8. Ascolto e consenso informato
I/le bambini/e, gli/le adolescenti e le loro famiglie non sono solo destinatari di diritti, ma anche soggetti per ciò stesso destinati ad esercitarli attivamente. E’ questa la ragione per la quale le persone interessate, e per quanto possibile in relazione all’età i/le bambini/e e gli/le adolescenti (come previsto espressamente dall’art 6 comma 2°della Convenzione di Oviedo sui diritti dell’uomo e la biomedicina ratificata con la l. n. 145 del 2005), devono partecipare attivamente ai progetti ed ai percorsi di sostegno, di protezione e cura che per legge si svolgono nell’ambito del regime del consenso informato, salvo i casi nei quali la legge prevede un trattamento sanitario obbligatorio (art. 32 comma 2°cost.).
L’affidamento al servizio sociale

9. Nozione
Quando l’Autorità Giudiziaria dispone l’ affidamento di un/una minore al servizio sociale, il servizio realizza con le proprie risorse professionali e strutturali l’intervento progettato nell’ambito del regime giuridico stabilito dal giudice. Adeguerà dunque autonomamente l’intervento sociosanitario alla normale evoluzione del caso. Il servizio segnalerà al pubblico ministero solo i fatti nuovi che richiedono anche la modifica del regime giuridico già stabilito, ovvero quando è escluso o attenuato il pericolo di pregiudizio per il minore, o quando il pregiudizio si è aggravato incidendo sui diritti anche relazionali della personalità [nota 2: così le Linee guida 2008 per i servizi sociali e socio-sanitari della Regione Veneto, pagg. 84–85].

10. Obiettivo generale
L’affidamento extrafamiliare si caratterizza per la temporaneità dell’intervento (e dunque della separazione) nella prospettiva del mantenimento o del recupero dei rapporti con i genitori naturali, o della valorizzazione ed il recupero di altre risorse familiari.

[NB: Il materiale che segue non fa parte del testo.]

--- config.mk ---
export PLATFORM = sky130hd
export DESIGN_NAME = bcd_entry_ctrl
export DESIGN_NICKNAME = d
export VERILOG_FILES = /design/src/rtl/calc_pkg.sv /design/src/rtl/bcd_operand_reg.sv /design/src/rtl/bcd_entry_ctrl.sv
export SDC_FILE = /design/constraint.sdc
export NUM_CORES = 1
export LEC_CHECK = 0
export ABC_AREA = 1
export CAP_MARGIN = 20
export CORE_ASPECT_RATIO = 1.4
export CORE_UTILIZATION = 51
export DETAILED_ROUTE_END_ITERATION = 8
export PLACE_DENSITY_LB_ADDON = 0.08
export SLEW_MARGIN = 20
export SYNTH_ARGS = -nofsm -noshare
export SYNTH_HDL_FRONTEND = slang
export SYNTH_SLANG_ARGS = --single-unit
--- constraint.sdc ---
create_clock -name clk -period 2.66 [get_ports clk]
set_input_delay 0.798 -clock clk [delete_from_list [all_inputs] [get_ports clk]]
set_output_delay 0.798 -clock clk [all_outputs]
set_load 0.1 [all_outputs]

La collocazione extrafamiliare

11. Diritto del/della minore di crescere ed essere educato nell’ambito della propria famiglia
La cultura diffusa, le convenzioni internazionali, la Costituzione (art. 30 comma 1°e 2°) e le leggi vigenti rimarcano il diritto di ogni bambina/o a crescere ed essere educata/o nella propria famiglia. Solo quando questa non è in grado di provvedervi si applicano gli istituti dell’affidamento familiare e dell’adozione (art. 1 comma 1° e 2° l. 184 del 1983 e succ. modifiche) per assicurare comunque al/la bambino/a il “diritto ad una famiglia” (nuovo titolo della l. 184 del 1983 introdotto dalla L. n. 149 del 2001).

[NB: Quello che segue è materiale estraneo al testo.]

### config.mk
export PLATFORM = sky130hd
export DESIGN_NAME = nlf_enum_flat
export DESIGN_NICKNAME = d
export VERILOG_FILES = /design/src/rtl/nlf_enum_if.sv /design/src/rtl/nlf_enum.sv /design/src/flat_wrapper.sv
export SDC_FILE = /design/constraint.sdc
export NUM_CORES = 1
export LEC_CHECK = 0
export ABC_CLOCK_PERIOD_IN_PS = 2900
export BUFFER_PORTS_ARGS = -buffer_cell sky130_fd_sc_hd__buf_2
export CORE_MARGIN = 4
export CORE_UTILIZATION = 39
export DETAILED_ROUTE_END_ITERATION = 8
export PLACE_DENSITY_LB_ADDON = 0.05
export SYNTH_ARGS = -nofsm -noshare
export SYNTH_HDL_FRONTEND = slang
export SYNTH_SLANG_ARGS = --single-unit
### constraint.sdc
create_clock -name CLK -period 2.9 [get_ports CLK]
set_input_delay 0.58 -clock CLK [delete_from_list [all_inputs] [get_ports CLK]]
set_output_delay 0.58 -clock CLK [all_outputs]
set_load 0.1 [all_outputs]
### src/rtl/nlf_enum_if.sv
// Handshake and status bundle for the non-linear filter inverse enumerator.
// The master drives the requests and the slave (the enumerator) drives the results.
interface nlf_enum_if #(
    parameter int unsigned NIN = 4
) ();
    localparam int unsigned PW = NIN + 1;

    logic          START;
    logic          BIT;
    logic          ABORT;
    logic          OUT_READY;
    logic          OUT_VALID;
    logic [NIN-1:0] OUTPUT;
    logic          LAST;
    logic [PW-1:0] COUNT;
    logic          BUSY;
    logic          DONE;

    modport master (
        output START, BIT, ABORT, OUT_READY,
        input  OUT_VALID, OUTPUT, LAST, COUNT, BUSY, DONE
    );

    modport slave (
        input  START, BIT, ABORT, OUT_READY,
        output OUT_VALID, OUTPUT, LAST, COUNT, BUSY, DONE
    );
endinterface

### src/rtl/nlf_enum.sv
// Inverse enumerator: streams every input vector x with FN[x] == latched BIT,
// in ascending order, one per accepted handshake; restartable and abortable.
module nlf_enum #(
    parameter int unsigned            NIN = 4,
    parameter logic [(1<<NIN)-1:0]    FN  = 16'h9E98
) (
    input  logic       CLK,
    input  logic       RESETn,
    nlf_enum_if.slave  bus
);
    localparam int unsigned N  = 1 << NIN;
    localparam int unsigned PW = NIN + 1;

    typedef enum logic [1:0] {S_IDLE, S_SCAN, S_FLUSH} state_e;

    function automatic logic [N-1:0] match_mask(input logic b);
        return b ? FN : ~FN;
    endfunction

    // {found, index} of the lowest set bit of m at or above from
    function automatic logic [PW:0] first_from(input logic [N-1:0] m, input logic [PW-1:0] from);
        logic [PW:0] r;
        r = '0;
        for (int j = int'(N) - 1; j >= 0; j--) begin
            if (m[j] && (PW'(j) >= from)) r = {1'b1, PW'(j)};
        end
        return r;
    endfunction

    function automatic logic any_from(input logic [N-1:0] m, input logic [PW-1:0] from);
        logic r;
        r = 1'b0;
        for (int j = 0; j < int'(N); j++) begin
            if (m[j] && (PW'(j) >= from)) r = 1'b1;
        end
        return r;
    endfunction

    function automatic int unsigned ones_in(input logic [N-1:0] v);
        int unsigned c;
        c = 0;
        for (int i = 0; i < int'(N); i++) c += 32'(v[i]);
        return c;
    endfunction

    localparam int unsigned ONES = ones_in(FN);

    state_e         state_q, state_d;
    logic [PW-1:0]  ptr_q, ptr_d;
    logic           bit_q, bit_d;
    logic           valid_q, valid_d;
    logic [NIN-1:0] out_q, out_d;
    logic           last_q, last_d;
    logic [PW-1:0]  count_q, count_d;
    logic           busy_q, busy_d;
    logic           done_q, done_d;

    logic [N-1:0]   mask_c;
    logic [PW-1:0]  from_c;
    logic [PW:0]    hit_c;
    logic [PW-1:0]  after_c;
    logic           more_c;

    // In IDLE the search uses the incoming BIT from index 0; in SCAN the latched bit from ptr
    always_comb begin
        mask_c  = match_mask((state_q == S_IDLE) ? bus.BIT : bit_q);
        from_c  = (state_q == S_IDLE) ? '0 : ptr_q;
        hit_c   = first_from(mask_c, from_c);
        after_c = hit_c[PW-1:0] + PW'(1);
        more_c  = any_from(mask_c, after_c);
    end

    always_comb begin
        state_d = state_q;
        ptr_d   = ptr_q;
        bit_d   = bit_q;
        valid_d = valid_q;
        out_d   = out_q;
        last_d  = last_q;
        count_d = count_q;
        busy_d  = busy_q;
        done_d  = 1'b0;

        case (state_q)
            S_IDLE: begin
                if (bus.START && !bus.ABORT) begin
                    bit_d   = bus.BIT;
                    count_d = bus.BIT ? PW'(ONES) : PW'(N - ONES);
                    if (hit_c[PW]) begin
                        out_d   = hit_c[NIN-1:0];
                        ptr_d   = after_c;
                        last_d  = !more_c;
                        valid_d = 1'b1;
                        busy_d  = 1'b1;
                        state_d = S_SCAN;
                    end else begin
                        done_d  = 1'b1;
                    end
                end
            end

            S_SCAN: begin
                if (bus.ABORT) begin
                    valid_d = 1'b0;
                    last_d  = 1'b0;
                    busy_d  = 1'b0;
                    ptr_d   = '0;
                    state_d = S_IDLE;
                end else if (valid_q && bus.OUT_READY) begin
                    if (last_q) begin
                        valid_d = 1'b0;
                        last_d  = 1'b0;
                        busy_d  = 1'b0;
                        done_d  = 1'b1;
                        ptr_d   = '0;
                        state_d = S_FLUSH;
                    end else if (hit_c[PW]) begin
                        out_d   = hit_c[NIN-1:0];
                        ptr_d   = after_c;
                        last_d  = !more_c;
                    end
                end
            end

            S_FLUSH: begin
                busy_d  = 1'b0;
                ptr_d   = '0;
                state_d = S_IDLE;
            end

            default: begin
                state_d = S_IDLE;
            end
        endcase
    end

    always_ff @(posedge CLK or negedge RESETn) begin
        if (!RESETn) begin
            state_q <= S_IDLE;
            ptr_q   <= '0;
            bit_q   <= 1'b0;
            valid_q <= 1'b0;
            out_q   <= '0;
            last_q  <= 1'b0;
            count_q <= '0;
            busy_q  <= 1'b0;
            done_q  <= 1'b0;
        end else begin
            state_q <= state_d;
            ptr_q   <= ptr_d;
            bit_q   <= bit_d;
            valid_q <= valid_d;
            out_q   <= out_d;
            last_q  <= last_d;
            count_q <= count_d;
            busy_q  <= busy_d;
            done_q  <= done_d;
        end
    end

    assign bus.OUT_VALID = valid_q;
    assign bus.OUTPUT    = out_q;
    assign bus.LAST      = last_q;
    assign bus.COUNT     = count_q;
    assign bus.BUSY      = busy_q;
    assign bus.DONE      = done_q;
endmodule

### src/flat_wrapper.sv
// flat-port wrapper written by rule: the top's interface ports become plain ports
module nlf_enum_flat 
#(
    parameter int unsigned            NIN = 4,
    parameter logic [(1<<NIN)-1:0]    FN  = 16'h9E98
)
  (CLK, RESETn, bus_START, bus_BIT, bus_ABORT, bus_OUT_READY, bus_OUT_VALID, bus_OUTPUT, bus_LAST, bus_COUNT, bus_BUSY, bus_DONE);
  nlf_enum_if #(.NIN(NIN)) bus_i ();
  input  logic CLK;
  input  logic RESETn;
  input wire logic [$bits(bus_i.START)-1:0] bus_START;
  input wire logic [$bits(bus_i.BIT)-1:0] bus_BIT;
  input wire logic [$bits(bus_i.ABORT)-1:0] bus_ABORT;
  input wire logic [$bits(bus_i.OUT_READY)-1:0] bus_OUT_READY;
  output wire logic [$bits(bus_i.OUT_VALID)-1:0] bus_OUT_VALID;
  output wire logic [$bits(bus_i.OUTPUT)-1:0] bus_OUTPUT;
  output wire logic [$bits(bus_i.LAST)-1:0] bus_LAST;
  output wire logic [$bits(bus_i.COUNT)-1:0] bus_COUNT;
  output wire logic [$bits(bus_i.BUSY)-1:0] bus_BUSY;
  output wire logic [$bits(bus_i.DONE)-1:0] bus_DONE;
  assign bus_i.START = bus_START;
  assign bus_i.BIT = bus_BIT;
  assign bus_i.ABORT = bus_ABORT;
  assign bus_i.OUT_READY = bus_OUT_READY;
  assign bus_OUT_VALID = bus_i.OUT_VALID;
  assign bus_OUTPUT = bus_i.OUTPUT;
  assign bus_LAST = bus_i.LAST;
  assign bus_COUNT = bus_i.COUNT;
  assign bus_BUSY = bus_i.BUSY;
  assign bus_DONE = bus_i.DONE;
  nlf_enum #(.NIN(NIN), .FN(FN)) u_core (.CLK(CLK), .RESETn(RESETn), .bus(bus_i));
endmodule
==> qor.csv <==
metric,value,unit
vias,1174,
grt_pass1_vias,1161,
fp-row-count,21,
synth_ff_type,dfrtp_1,
antenna_found_initial,0,
instances_no_fill,217,
r2r_start,u_core.state_q[1],
syn_inst,152,
routed_wl,3.33,mm
final_net_count,184,
clk_pin_slew,0.12,ns
drt_iter0_drc,92,
cts_sinks,17,
yosysSeqAreaShare,30.1,%
fillCellCount,360,
dieArea,4660,µm²
cts_buffers,3,
crit_path_end_kind,flip-flop,
synth.avg_cell_area,9.31,µm²
met2WireLength,1.48,mm
hp-class,in -> async,
finalSetupTns,0,ns
insertion_delay,0.31,ns
hold_ws,0.168,ns
die_w,68.2,µm
hold_viol_final,0,
finalSetupViolCount,0,
initial_core_util,41.4,%
fin_crit_sh,92.3,%
crit_path_max_fanout,6,
final_layout_size_suffix_gt1_share,31.6,%
ios,19,
fmax,373,MHz
drt-pass1-iter-count,4,
pre_cts_ws,0.113,ns
ys_ff_latch,17,
power_density,1120,nW/µm²
setup_ws,0.222,ns
h-tree-depth,1,
syn_area,1420,µm²
outcome,finished clean,
rrSetupSlack,0.22,ns
report.power.total,1750,µW
synth_edf_count,0,
dr_wl_met3,192,µm
cts_max_path_buffers,2,
required,3.12,ns
ys_async_sr_fraction,100,%
path_cells,inv_1 > ha_4 > mux2i_4 > a21o_1 > o21ai_2 > a21boi_1 > o21ai_2 > and2_1 > ha_1 > nand3b_1 > o31a_1 > o221ai_1,
path_buf_inv,1,
vias_per_cell,5.41,
cp.arrival,2.90,ns
finalCriticalPeriod,2.68,ns
cp_slowest_cell,dfrtp_1,
ant_nets,0,
dpl.hpwl,2.57,mm
dieHeight,68.2,µm
cpLargestDelayFamily,compound AO/OA/AOI/OAI gates,
gr-total-overflow,0,
synth_warnings,0,
grtUsageTotal,16.2,%
r2r_cells,12,
synth.most_common_cell,dfrtp_1,
diodes,0,
core_area,3420,µm²
p_leak,0.000703,µW
cpPeakStageDelay,0.41,ns
wl_met1,1.64,mm
grt_max_degree,18,
grt_pass1_wl,5.81,mm
yosysTopAreaCell,dfrtp_1,
path_class,reg -> reg,
synth.cells.most_frequent,"dfrtp_1 (17), nand2_1 (15), nor2_1 (12)",
synth_top_area_share,30.1,%
r2r_end,u_core.bus.LAST,
gp_congestion,0.903,
maxCapViolations,0,
post_drt_wl_per_cell,15.4,µm
ys_types,61,
critPathLaunchType,flip-flop,
yosys-top-cells-area,"dfrtp_1 (30%), ha_1 (5.3%), buf_6 (4.0%)",
syn2layout_area_growth,10.4,%
ir_drop,0.737,mV
rsz0062_at_grt,no,
cpMostUsedCell,o21ai_2,
top_layer_used,met4,
maxSlewViolCount,0,
tritoncts,built,
hold_buffers,0,
portBuffers,14,
fin_skew,0.0166,ns
cts_root_buffer,clkbuf_4,
route.detailed.drc,0,
dp.cells,211,
-- worst max path at each step --
stage	depth (start not counted)	endpoint	start	slack [ns]
6_report	12	u_core.bus.LAST	u_core.state_q[1]	0.22
3_5_place_dp	12	u_core.bus.LAST	u_core.state_q[1]	0.11
2_1_floorplan	13	u_core.bus.LAST	u_core.state_q[0]	0.40
3_3_place_gp	12	u_core.bus.LAST	u_core.state_q[0]	0.24
5_1_grt	12	u_core.bus.LAST	u_core.state_q[0]	0.005
4_1_cts	12	u_core.bus.LAST	u_core.state_q[1]	0.05
-- cell families (layout without fill, tap and decap cells) --
group | count (synthesis) | count (layout) | share of synthesized area [%]
other | 1 | 4 | 0.265
AOI/OAI and AO/OA | 46 | 46 | 24.7
DFF | 17 | 17 | 30.1
and+or+nand+nor | 54 | 54 | 22.9
muxes | 5 | 5 | 4.60
xor gates and xnor gates | 3 | 3 | 1.86
adders and majority gates | 6 | 6 | 5.30
buffers and inverters | 20 | 36 | 10.3
-- power breakdown --
part	internal [µW]	switching (µW)
logic	422	805
clock network	52.7	88.4
registers	305	74.1
-- worst register-to-register path: stages (launching register included) --
cell and delay, ns:
dfrtp_1 0.41, inv_1 0.14, ha_4 0.20, mux2i_4 0.31, a21o_1 0.13, o21ai_2 0.06
a21boi_1 0.16, o21ai_2 0.08, and2_1 0.16, ha_1 0.30, nand3b_1 0.21, o31a_1 0.27
o221ai_1 0.15
-- area by class of cell --
class | instances | area, µm² | area share, %
Multi-Input combinational cell | 118 | 871 | 55.7
Sequential cell | 17 | 425 | 27.2
Timing Repair Buffer | 25 | 153 | 9.77
Tap cell | 46 | 57.6 | 3.68
Inverter | 7 | 26.3 | 1.68
Clock buffer | 3 | 22.5 | 1.44
Clock inverter | 1 | 7.51 | 0.480
-- layout by cell type, fill, tap and decap left out, types with 2 or more instances in the layout --
cell type | Yosys | routed
o21ai_2 | 2 | 3
nor2_1 | 12 | 12
a21o_1 | 2 | 2
nand2_1 | 15 | 15
o21ai_1 | 7 | 6
nand2b_1 | 2 | 2
nand3_1 | 2 | 2
and2_1 | 2 | 2
nor3_1 | 2 | 2
mux2_2 | 2 | 2
o21a_1 | 2 | 2
o31ai_1 | 4 | 4
clkbuf_4 | 0 | 3
xnor2_1 | 2 | 2
ha_1 | 6 | 5
mux2i_1 | 2 | 2
o21ai_0 | 9 | 9
conb_1 | 1 | 4
a21oi_1 | 5 | 5
buf_4 | 4 | 11
dfrtp_1 | 17 | 17
nor2b_1 | 2 | 2
buf_2 | 2 | 14
inv_1 | 6 | 6
-- flip-flops by register name, summed over array words and instances, names as in the netlist --
signal / cells
u_core.bus.COUNT: 1
u_core.ptr_q: 5
u_core.bit_q: 1
u_core.bus.OUTPUT: 4
u_core.state_q: 2
u_core.bus.LAST: 1
u_core.bus.OUT_VALID: 1
u_core.bus.BUSY: 1
u_core.bus.DONE: 1
-- per-stage QoR --
step / area [µm²] / util, %
final: 1560 / 45.8
after global routing: 1560 / 45.8
after CTS: 1530 / 44.8
after detailed placement: 1500 / 44.0
after global placement: 1500 / 44.0
after floorplan: 1430 / -
-- routing by layer --
metal  vias to the layer above  track usage [%]
met5                         -                0
met4                         0             3.47
met3                         4             2.63
met2                        46             23.5
met1                       558             25.0
li1                        566                -
-- repair_timing --
| item | 4_1_cts | 5_1_grt |
|---|---|---|
| buffers inserted | 0 | 2 |
| setup endpoints to repair | 0 | 1 |
| resized for setup | 0 | 3 |
Note: power is estimated with default switching activity, not from simulation.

12. Necessità di una decisione del giudice per convalidare gli allontanamenti di emergenza o per stabilire un regime giuridico alternativo
L’allontanamento dalla residenza familiare di un/una minore, incidendo su diritti fondamentali o per gravi motivi di protezione del/la minore o per decisione giudiziaria, deve essere convalidato o disposto con provvedimento motivato dell’Autorità Giudiziaria competente e nel rispetto del contraddittorio tra le parti.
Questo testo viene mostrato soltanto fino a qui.